The just-passed Senate measure would narrow the gap halfway. Even before the bill was approved, Reid and the chairman of the two Senate committees that handle health-care issues said they would, as part of negotiations to resolve differences between the two bills, accept the House's goal of closing the hole completely.
Congressional budget analysts have not said how much that would cost. Instead, they predicted a savings of $43 billion over the next decade -- based on the combined effect of filling the hole and two steps the pharmaceutical industry has said it would take in part under the deal earlier this year with the White House and the Senate. As one of those steps, drug manufacturers would repay the government the difference between the prices the companies charge for medicine for low-income patients in Medicare and the prices they used to charge in Medicaid, before the drug benefit existed. As the other step, the House bill requires the manufacturers to give a 50 percent discount for brand-name drugs that patients buy once they enter the doughnut hole -- and to give the government the equivalent of that money after the hole closes.

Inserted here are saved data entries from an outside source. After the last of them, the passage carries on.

==> flow/design.v (excerpt) <==
module System(
	clk,
	rst,
	mbed,
	select,
	GreenBlueServoOut,
	RedServoOut,
	BinRecycleServoOut,
	RedBlueServoOut,
	GreenOtherServoOut,
	dispenseBlueLED,
	dispenseComplete,
	dispenseGreenLED,
	dispenseRedLED,
	mainState,
	mbedOutput,
	results,
	sortBlueLED,
	sortComplete,
	sortGreenLED,
	sortRedLED
);
Size in the first run: about 2000 cells after synthesis, about 400 flip-flops, roughly 34 I/O pins, ~18000 µm² of cells after synthesis.
clock: 3.98 ns
lec_check: 0
cap_margin: 0
cell_pad_in_sites_detail_placement: 0
cell_pad_in_sites_global_placement: 2
core_margin: 4
core_utilization: 41
cts_cluster_diameter: 45
gpl_timing_driven: 1
place_density_lb_addon: 0.21
slew_margin: 0
run.sh (not shown) runs the stock make flow with config.mk's settings and CLKGATE_MAP_FILE=.
Change:
Settings changed: ABC_AREA set to 1, CAP_MARGIN 0 to 20, CELL_PAD_IN_SITES_DETAIL_PLACEMENT 0 to unset, CELL_PAD_IN_SITES_GLOBAL_PLACEMENT 2 to unset, CORE_MARGIN 4 to 2, CORE_UTILIZATION 41 to 72, CTS_CLUSTER_DIAMETER 45 to unset, GPL_TIMING_DRIVEN 1 to unset, PLACE_DENSITY_LB_ADDON 0.21 to unset, SLEW_MARGIN 0 to 20.
Clock period 3.98 ns to 5.27 ns, I/O delays scaled along.
Outcome: The changed run finished clean; worst hold slack got worse by 26 ps; register-to-register slack gains 1400 ps; cell count goes up by 13%; core utilization rose by 33 points; first-iteration DRC count went up by 120%; wire length goes up by 3.8%; synthesized area grows by 6.2%; worst setup slack gains 700 ps.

Budget analysts say the discounts for brand-name drugs would end up costing the government money; fewer people would switch to cheaper generic medicine, in turn causing more people to reach the gap's far side, beyond which almost all remaining drug expenses are covered.
Without a Congressional Budget Office prediction, the only estimate of the cost of filling the gap comes from the Medicare program's chief actuary, Richard S. Foster, who told House Republicans it would be $31 billion over the next decade. No one has analyzed how expensive the expanded drug benefits would become after that, although health-care options prepared a year ago by the CBO provided a clue: It said that, if the gap were eliminated right away, it would cost $134 billion over 10 years.
Democrats predict that, in the end, pharmaceutical companies will provide enough money to cover the expense. Republicans are skeptical. "They are shielding the true cost by phasing it in," said Sage Eastman, spokesman for Rep. Dave Camp (Mich.), ranking Republican on the Ways and Means Committee.
Meanwhile, no one knows how much the pharmaceutical industry could end up benefiting by an expansion in coverage that could drive up spending on brand-name drugs. Said one health policy expert who favors closing the gap: "It's not very transparent."